▸ **Supplied records**
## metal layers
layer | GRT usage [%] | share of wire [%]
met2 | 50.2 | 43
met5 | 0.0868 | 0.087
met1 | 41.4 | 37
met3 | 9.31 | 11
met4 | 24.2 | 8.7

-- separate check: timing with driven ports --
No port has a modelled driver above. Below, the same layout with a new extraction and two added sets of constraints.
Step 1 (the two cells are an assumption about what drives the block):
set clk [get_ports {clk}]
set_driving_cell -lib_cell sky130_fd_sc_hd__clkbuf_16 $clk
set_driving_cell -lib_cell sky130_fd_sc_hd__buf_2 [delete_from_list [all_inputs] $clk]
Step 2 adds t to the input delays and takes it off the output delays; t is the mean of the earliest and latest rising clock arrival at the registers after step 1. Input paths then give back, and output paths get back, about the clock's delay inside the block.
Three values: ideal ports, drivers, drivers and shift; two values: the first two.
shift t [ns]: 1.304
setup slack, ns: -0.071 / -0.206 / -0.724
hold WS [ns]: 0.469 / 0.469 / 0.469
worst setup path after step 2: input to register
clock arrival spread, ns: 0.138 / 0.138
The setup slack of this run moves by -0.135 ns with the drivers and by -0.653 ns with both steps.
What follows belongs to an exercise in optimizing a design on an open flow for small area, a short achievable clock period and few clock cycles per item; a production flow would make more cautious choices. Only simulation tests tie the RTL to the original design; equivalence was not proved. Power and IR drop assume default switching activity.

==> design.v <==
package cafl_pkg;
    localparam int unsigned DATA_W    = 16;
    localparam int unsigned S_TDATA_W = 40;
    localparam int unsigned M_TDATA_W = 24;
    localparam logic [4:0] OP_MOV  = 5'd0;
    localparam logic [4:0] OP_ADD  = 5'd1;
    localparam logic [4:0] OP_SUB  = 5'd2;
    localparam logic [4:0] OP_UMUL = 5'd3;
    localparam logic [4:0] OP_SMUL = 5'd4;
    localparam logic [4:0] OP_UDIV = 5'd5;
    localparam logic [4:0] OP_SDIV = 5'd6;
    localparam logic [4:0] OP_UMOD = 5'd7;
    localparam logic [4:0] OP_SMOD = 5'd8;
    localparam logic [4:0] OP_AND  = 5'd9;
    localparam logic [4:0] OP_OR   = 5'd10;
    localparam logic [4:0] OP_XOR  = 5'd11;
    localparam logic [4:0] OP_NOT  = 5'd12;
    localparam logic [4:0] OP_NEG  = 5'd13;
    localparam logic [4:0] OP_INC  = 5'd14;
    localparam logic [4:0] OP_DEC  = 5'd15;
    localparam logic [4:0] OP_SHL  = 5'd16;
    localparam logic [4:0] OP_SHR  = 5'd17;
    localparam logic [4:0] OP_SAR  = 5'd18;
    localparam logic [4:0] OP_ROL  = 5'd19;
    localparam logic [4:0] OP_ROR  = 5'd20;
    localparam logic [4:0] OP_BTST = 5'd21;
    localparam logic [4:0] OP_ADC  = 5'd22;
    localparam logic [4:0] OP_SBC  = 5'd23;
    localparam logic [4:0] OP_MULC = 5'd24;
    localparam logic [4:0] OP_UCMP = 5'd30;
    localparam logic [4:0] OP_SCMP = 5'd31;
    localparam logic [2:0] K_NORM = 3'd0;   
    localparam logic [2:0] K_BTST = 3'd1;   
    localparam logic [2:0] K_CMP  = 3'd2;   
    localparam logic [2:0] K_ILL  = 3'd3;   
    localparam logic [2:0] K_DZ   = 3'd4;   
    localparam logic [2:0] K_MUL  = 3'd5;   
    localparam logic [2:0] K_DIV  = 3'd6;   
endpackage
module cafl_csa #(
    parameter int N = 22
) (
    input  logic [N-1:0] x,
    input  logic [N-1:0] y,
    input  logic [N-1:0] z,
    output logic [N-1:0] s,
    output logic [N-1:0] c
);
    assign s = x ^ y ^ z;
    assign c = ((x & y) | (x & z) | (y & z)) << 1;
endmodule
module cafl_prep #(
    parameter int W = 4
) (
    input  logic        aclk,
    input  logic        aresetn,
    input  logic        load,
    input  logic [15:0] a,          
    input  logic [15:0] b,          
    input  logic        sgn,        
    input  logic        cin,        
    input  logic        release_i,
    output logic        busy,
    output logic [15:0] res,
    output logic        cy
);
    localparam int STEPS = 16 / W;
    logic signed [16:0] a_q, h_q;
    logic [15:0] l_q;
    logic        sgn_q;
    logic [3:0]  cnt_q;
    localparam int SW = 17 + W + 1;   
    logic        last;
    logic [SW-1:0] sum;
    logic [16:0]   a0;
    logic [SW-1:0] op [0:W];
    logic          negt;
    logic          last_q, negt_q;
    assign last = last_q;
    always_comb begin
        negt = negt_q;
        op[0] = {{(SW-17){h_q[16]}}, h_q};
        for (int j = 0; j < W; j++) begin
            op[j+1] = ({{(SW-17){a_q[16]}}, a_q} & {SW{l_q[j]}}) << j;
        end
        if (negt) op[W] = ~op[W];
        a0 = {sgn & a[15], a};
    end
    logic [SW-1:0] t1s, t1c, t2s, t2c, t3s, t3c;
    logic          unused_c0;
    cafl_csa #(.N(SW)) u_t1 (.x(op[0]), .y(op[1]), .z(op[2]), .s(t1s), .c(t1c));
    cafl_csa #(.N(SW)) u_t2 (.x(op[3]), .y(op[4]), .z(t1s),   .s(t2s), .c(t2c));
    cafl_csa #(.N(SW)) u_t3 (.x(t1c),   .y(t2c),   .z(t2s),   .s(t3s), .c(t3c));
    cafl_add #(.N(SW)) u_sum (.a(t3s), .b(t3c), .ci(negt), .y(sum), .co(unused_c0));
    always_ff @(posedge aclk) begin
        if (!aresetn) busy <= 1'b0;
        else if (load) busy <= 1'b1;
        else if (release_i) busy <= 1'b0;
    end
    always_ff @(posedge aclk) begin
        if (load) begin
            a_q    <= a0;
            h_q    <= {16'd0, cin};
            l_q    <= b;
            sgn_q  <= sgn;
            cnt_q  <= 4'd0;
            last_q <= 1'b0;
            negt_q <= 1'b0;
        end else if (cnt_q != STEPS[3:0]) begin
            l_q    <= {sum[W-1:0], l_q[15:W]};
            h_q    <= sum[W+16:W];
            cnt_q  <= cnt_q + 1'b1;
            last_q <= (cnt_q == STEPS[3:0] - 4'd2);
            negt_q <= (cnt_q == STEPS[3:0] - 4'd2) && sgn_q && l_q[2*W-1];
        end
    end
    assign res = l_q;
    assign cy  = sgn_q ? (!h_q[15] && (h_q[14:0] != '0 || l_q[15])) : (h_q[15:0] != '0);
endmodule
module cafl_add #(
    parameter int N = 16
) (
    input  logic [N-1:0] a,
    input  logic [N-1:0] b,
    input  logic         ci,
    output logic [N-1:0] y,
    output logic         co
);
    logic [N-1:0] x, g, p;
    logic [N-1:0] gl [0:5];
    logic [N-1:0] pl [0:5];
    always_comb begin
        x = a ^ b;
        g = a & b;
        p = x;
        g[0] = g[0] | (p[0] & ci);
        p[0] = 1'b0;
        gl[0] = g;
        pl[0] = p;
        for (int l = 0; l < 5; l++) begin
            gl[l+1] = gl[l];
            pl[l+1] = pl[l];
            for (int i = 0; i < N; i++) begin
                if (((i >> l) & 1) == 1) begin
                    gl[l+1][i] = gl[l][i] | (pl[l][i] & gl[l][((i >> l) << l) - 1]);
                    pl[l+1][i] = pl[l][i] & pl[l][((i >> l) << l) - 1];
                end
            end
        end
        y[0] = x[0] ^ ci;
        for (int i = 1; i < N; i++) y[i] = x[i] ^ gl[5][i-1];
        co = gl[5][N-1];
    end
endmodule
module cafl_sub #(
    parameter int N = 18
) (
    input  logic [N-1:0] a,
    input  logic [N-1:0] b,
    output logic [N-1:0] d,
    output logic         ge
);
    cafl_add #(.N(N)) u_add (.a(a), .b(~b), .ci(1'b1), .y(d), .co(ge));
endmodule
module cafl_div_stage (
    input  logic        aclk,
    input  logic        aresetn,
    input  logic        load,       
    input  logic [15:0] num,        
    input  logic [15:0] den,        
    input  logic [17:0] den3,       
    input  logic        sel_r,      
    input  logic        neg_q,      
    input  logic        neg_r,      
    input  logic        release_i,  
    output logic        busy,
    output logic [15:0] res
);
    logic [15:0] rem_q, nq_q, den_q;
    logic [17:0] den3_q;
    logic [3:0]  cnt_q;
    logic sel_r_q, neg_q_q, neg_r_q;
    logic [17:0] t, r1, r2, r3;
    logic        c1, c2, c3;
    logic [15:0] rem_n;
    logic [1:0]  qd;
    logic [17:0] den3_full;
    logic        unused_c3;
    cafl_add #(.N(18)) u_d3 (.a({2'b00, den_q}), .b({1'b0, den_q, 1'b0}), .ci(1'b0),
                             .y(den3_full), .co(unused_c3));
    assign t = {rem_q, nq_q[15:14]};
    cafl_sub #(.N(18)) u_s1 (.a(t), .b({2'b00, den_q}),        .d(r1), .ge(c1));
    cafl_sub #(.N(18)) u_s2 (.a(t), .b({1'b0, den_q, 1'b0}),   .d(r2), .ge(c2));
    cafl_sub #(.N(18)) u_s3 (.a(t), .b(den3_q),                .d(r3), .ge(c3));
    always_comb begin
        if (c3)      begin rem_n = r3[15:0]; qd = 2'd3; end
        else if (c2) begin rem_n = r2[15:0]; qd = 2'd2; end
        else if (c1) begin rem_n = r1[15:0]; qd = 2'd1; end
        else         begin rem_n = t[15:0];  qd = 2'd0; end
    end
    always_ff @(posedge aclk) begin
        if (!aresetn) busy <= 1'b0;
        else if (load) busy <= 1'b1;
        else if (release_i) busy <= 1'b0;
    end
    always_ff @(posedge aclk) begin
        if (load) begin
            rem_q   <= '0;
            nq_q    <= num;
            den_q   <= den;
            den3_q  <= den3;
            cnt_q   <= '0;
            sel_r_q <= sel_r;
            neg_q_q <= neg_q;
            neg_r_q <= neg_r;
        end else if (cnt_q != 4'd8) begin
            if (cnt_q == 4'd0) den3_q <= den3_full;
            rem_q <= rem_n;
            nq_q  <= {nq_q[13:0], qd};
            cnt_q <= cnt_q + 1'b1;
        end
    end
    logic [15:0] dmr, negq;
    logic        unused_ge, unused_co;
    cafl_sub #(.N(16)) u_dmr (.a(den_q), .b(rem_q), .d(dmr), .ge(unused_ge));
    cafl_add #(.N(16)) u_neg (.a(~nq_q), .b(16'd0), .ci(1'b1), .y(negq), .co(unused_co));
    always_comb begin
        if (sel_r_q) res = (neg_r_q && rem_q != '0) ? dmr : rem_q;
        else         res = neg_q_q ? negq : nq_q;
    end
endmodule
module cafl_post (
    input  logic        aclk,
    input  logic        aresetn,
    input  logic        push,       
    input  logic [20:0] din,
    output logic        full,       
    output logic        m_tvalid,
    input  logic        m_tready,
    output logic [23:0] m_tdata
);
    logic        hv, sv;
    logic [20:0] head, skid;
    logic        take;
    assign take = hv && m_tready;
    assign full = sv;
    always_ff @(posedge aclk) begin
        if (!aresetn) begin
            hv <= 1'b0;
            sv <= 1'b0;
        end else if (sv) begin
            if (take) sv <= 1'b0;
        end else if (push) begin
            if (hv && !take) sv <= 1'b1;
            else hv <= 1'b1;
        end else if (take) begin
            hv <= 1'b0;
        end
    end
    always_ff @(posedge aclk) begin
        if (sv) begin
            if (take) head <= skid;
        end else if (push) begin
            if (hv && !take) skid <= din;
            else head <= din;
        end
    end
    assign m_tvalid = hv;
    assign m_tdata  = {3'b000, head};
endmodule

--

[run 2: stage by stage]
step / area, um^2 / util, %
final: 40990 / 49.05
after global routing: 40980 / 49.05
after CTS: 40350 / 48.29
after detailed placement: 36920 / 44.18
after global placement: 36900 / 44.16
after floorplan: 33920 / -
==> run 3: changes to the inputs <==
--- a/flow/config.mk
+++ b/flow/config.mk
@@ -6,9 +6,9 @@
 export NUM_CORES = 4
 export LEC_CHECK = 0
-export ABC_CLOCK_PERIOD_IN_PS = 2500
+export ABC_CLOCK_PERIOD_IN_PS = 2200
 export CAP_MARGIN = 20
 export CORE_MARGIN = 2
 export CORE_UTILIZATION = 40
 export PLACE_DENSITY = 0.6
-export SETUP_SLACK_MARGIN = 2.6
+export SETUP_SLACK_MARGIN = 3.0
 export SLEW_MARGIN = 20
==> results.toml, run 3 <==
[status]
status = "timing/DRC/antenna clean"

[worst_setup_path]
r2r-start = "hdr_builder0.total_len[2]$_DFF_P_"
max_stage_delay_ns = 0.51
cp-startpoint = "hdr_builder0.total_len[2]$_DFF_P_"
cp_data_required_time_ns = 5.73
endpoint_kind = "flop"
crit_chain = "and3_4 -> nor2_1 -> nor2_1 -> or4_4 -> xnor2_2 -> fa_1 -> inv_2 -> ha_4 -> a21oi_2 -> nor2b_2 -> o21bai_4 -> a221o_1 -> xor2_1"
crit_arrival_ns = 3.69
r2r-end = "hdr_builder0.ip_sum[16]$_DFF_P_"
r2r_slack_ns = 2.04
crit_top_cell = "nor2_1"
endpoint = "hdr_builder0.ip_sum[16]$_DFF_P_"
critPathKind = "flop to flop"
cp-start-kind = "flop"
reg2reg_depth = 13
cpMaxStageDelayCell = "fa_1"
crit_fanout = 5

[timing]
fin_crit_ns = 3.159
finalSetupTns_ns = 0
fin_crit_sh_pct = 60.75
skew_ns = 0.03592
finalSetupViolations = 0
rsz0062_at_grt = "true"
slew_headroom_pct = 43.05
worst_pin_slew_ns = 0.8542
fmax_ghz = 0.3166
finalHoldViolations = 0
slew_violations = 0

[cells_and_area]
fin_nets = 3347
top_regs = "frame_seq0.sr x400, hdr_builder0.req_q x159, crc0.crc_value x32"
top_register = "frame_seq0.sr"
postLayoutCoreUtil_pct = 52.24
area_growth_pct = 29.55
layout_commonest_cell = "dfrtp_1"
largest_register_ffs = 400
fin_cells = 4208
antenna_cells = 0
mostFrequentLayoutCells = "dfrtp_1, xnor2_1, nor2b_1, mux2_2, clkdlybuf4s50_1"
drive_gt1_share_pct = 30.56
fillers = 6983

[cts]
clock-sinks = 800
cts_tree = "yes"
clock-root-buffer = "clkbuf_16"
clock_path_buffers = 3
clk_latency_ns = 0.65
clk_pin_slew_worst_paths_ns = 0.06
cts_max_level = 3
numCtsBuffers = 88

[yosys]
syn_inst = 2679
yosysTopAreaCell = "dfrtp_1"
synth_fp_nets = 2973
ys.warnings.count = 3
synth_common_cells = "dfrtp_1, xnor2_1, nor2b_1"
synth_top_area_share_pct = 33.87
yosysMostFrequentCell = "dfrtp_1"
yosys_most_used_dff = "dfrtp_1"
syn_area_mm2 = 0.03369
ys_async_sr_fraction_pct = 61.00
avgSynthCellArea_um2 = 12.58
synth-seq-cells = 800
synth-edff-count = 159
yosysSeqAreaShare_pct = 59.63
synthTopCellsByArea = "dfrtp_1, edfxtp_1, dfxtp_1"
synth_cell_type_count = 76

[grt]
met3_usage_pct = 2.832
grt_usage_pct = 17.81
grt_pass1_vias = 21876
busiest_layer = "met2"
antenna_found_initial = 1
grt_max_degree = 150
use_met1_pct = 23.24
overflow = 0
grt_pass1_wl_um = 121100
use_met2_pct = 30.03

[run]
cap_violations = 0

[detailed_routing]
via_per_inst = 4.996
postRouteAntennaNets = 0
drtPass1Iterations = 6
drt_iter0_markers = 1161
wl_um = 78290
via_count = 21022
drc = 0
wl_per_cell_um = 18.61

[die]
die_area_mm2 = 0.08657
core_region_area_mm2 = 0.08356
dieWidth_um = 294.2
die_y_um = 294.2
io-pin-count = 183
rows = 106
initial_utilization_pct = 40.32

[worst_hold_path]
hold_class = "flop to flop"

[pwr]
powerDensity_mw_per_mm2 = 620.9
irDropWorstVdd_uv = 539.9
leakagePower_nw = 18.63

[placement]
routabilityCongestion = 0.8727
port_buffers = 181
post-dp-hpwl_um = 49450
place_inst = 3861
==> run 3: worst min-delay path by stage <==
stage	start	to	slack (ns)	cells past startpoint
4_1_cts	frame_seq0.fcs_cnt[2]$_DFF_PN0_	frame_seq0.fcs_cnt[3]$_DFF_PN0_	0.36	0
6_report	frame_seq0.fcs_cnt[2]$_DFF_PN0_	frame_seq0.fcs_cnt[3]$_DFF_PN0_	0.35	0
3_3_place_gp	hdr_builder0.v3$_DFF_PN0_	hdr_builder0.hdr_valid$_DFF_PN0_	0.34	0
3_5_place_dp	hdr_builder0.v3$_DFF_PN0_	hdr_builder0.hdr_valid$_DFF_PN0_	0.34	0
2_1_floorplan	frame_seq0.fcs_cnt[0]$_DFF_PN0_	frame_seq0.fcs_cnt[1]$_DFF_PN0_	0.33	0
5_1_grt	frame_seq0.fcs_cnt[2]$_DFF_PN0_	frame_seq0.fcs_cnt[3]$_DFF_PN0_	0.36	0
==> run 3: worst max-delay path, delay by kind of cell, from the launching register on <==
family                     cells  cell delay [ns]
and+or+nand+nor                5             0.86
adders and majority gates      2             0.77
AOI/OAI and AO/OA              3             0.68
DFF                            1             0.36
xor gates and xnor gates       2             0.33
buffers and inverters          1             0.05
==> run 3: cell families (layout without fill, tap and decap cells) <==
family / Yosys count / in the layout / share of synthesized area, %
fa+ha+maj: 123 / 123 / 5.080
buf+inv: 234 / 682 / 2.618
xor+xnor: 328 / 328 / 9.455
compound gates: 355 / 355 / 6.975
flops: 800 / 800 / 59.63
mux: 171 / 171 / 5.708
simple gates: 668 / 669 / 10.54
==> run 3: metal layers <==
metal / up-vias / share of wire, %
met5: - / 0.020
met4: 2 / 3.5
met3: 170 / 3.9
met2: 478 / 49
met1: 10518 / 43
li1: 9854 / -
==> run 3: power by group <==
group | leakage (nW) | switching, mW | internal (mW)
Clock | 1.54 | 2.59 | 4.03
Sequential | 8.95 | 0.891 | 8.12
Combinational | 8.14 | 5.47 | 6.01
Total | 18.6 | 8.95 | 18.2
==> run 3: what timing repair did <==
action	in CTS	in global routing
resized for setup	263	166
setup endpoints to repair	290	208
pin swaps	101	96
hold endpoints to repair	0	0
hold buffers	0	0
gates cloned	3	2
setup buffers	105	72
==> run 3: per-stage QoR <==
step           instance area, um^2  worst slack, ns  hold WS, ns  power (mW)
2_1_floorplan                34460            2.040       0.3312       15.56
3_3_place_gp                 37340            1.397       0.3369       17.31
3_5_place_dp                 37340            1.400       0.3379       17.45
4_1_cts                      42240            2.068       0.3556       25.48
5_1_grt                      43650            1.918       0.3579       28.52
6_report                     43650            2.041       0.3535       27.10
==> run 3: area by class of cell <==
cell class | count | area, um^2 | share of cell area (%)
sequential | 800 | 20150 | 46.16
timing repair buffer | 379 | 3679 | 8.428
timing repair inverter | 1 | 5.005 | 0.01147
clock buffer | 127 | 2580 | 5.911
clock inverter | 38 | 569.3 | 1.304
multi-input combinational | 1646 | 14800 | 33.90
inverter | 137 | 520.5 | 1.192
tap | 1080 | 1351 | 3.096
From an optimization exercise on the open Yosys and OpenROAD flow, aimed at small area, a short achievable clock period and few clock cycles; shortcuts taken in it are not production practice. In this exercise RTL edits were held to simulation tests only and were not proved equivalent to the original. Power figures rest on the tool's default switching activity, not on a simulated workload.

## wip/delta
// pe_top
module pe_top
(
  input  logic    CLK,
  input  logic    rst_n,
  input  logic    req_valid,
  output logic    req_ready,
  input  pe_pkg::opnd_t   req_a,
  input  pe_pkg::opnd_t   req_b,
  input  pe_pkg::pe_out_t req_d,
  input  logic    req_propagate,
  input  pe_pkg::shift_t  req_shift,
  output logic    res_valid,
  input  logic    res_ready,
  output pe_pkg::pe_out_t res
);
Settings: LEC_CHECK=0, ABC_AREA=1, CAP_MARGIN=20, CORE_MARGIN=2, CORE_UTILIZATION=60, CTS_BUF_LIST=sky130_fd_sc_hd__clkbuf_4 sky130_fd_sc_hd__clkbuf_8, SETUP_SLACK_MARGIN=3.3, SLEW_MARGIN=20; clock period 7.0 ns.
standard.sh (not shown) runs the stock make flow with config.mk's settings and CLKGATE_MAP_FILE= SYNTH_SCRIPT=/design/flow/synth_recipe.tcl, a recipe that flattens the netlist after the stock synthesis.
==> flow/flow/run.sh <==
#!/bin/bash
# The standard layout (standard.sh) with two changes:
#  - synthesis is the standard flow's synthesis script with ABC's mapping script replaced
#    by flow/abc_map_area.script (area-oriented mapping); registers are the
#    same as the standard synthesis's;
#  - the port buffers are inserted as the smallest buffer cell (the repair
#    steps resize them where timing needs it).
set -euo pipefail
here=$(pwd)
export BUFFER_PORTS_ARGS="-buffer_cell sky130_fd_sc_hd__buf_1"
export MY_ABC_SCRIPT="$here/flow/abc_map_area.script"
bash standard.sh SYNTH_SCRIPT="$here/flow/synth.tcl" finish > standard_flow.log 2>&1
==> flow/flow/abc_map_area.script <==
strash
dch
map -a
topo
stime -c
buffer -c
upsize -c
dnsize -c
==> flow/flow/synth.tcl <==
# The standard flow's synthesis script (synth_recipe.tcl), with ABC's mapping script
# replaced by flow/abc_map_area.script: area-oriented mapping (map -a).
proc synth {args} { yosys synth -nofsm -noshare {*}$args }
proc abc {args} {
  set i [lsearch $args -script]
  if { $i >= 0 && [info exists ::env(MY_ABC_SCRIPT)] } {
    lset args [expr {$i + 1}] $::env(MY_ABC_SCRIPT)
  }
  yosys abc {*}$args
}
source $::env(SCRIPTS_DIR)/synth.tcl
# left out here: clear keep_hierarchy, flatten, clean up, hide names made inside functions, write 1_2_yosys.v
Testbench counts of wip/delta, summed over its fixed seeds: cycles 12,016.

▸ **Activity**
Lines with "group" in the records above: copy every one of them.

▸ **Exercise response**
==> run 3: power by group <==
group | leakage (nW) | switching, mW | internal (mW)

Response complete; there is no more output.